Abstract Background Although people with a migration background (MB) have more unmet mental health needs than the general population, patients with a MB are still underrepresented in mental health care services. Provider bias towards these patients has been evidenced repeatedly but its driving factors remain elusive. We assessed the moderating effect of individual (e.g. age and ethnicity), interpersonal (e.g. provider trust), and organizational (e.g. perceived workload) factors on general practitioners’ (GPs) differential decision-making regarding diagnosis, treatment, and referral for a depressed patient with a MB and for a depressed patient without a MB. Methods An experimental study was carried out in which GPs were shown one of two video-vignettes featuring adult male depressed patients, one with a MB and the other without.
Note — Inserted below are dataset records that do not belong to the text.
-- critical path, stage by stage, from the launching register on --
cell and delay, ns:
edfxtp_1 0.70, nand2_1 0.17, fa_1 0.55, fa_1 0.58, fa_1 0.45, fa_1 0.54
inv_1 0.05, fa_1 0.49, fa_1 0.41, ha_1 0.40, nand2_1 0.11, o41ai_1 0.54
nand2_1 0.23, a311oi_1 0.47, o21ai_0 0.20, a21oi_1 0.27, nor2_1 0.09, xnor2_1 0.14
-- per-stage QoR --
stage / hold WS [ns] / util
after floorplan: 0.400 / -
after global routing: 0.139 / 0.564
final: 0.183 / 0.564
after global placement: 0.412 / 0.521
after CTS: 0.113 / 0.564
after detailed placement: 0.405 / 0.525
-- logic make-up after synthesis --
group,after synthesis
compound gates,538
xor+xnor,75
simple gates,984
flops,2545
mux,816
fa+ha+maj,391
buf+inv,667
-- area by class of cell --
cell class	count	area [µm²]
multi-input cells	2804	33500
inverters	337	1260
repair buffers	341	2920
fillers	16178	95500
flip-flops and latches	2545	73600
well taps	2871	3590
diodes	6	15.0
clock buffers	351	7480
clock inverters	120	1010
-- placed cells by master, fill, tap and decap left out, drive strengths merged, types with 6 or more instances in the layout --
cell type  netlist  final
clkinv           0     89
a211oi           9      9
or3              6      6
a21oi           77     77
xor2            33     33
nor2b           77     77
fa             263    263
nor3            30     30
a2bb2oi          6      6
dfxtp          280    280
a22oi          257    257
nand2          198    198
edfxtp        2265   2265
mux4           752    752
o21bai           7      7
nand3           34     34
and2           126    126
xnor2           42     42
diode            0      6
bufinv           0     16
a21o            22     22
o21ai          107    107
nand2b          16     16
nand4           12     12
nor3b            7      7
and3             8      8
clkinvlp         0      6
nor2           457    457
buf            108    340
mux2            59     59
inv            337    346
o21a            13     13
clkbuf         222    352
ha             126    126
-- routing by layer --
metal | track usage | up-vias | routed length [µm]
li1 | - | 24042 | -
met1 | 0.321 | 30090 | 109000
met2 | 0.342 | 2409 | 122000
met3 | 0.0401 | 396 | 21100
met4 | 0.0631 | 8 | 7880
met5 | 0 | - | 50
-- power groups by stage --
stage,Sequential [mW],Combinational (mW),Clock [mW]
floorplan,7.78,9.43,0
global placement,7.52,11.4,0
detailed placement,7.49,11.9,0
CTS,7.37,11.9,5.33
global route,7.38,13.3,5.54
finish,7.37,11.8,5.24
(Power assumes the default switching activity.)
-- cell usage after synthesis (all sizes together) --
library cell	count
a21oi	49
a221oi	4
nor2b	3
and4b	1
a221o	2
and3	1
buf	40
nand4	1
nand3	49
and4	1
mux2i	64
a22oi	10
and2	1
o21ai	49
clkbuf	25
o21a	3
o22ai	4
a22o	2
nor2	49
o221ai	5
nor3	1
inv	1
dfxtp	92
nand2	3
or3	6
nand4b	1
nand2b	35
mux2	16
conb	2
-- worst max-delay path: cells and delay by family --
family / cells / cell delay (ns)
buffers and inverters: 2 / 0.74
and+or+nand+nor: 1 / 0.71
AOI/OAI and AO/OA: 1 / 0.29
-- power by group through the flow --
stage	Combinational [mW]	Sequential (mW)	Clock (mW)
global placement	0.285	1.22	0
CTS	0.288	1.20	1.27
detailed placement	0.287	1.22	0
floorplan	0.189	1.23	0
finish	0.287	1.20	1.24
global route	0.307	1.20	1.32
Belgian GPs (n = 797) had to decide on their diagnosis, treatment, and referral. ANOVA and logistic regression were used to analyse the effect of a MB, adding interaction terms for the explanatory variables. Results Overall, we found that there were ethnic differences in GPs’ decisions regarding diagnosis and treatment recommendations (F = 3.56, p < 0.001). GPs also considered the symptoms of the patient with a MB less severe (F = 7.68, p < 0.01) and were less likely to prescribe a combination of medical and non-medical treatment to patients with a MB (F = 11.55, p < 0.001). Those differences increased in accordance with the GP's age and perceived workload; at an interpersonal level, we found that differences increased when the GP thought the patient was malingering or exaggerating his distress. Conclusions This paper showed that GPs’ trust in their patients and GPs’ workload affect ethnic bias in medical decisions. This may perpetuate ethnic inequalities in mental health care. Future researchers should develop an intervention to decrease the ethnic inequities in mental health care by addressing GPs’ trust in their migrant patients. Key messages • This research provides an insight into the discriminatory decisions made by GPs in mental healthcare. • Future research should take interpersonal and organizational factors into account when developing new interventions to improve quality of care for migrants with mental health problems.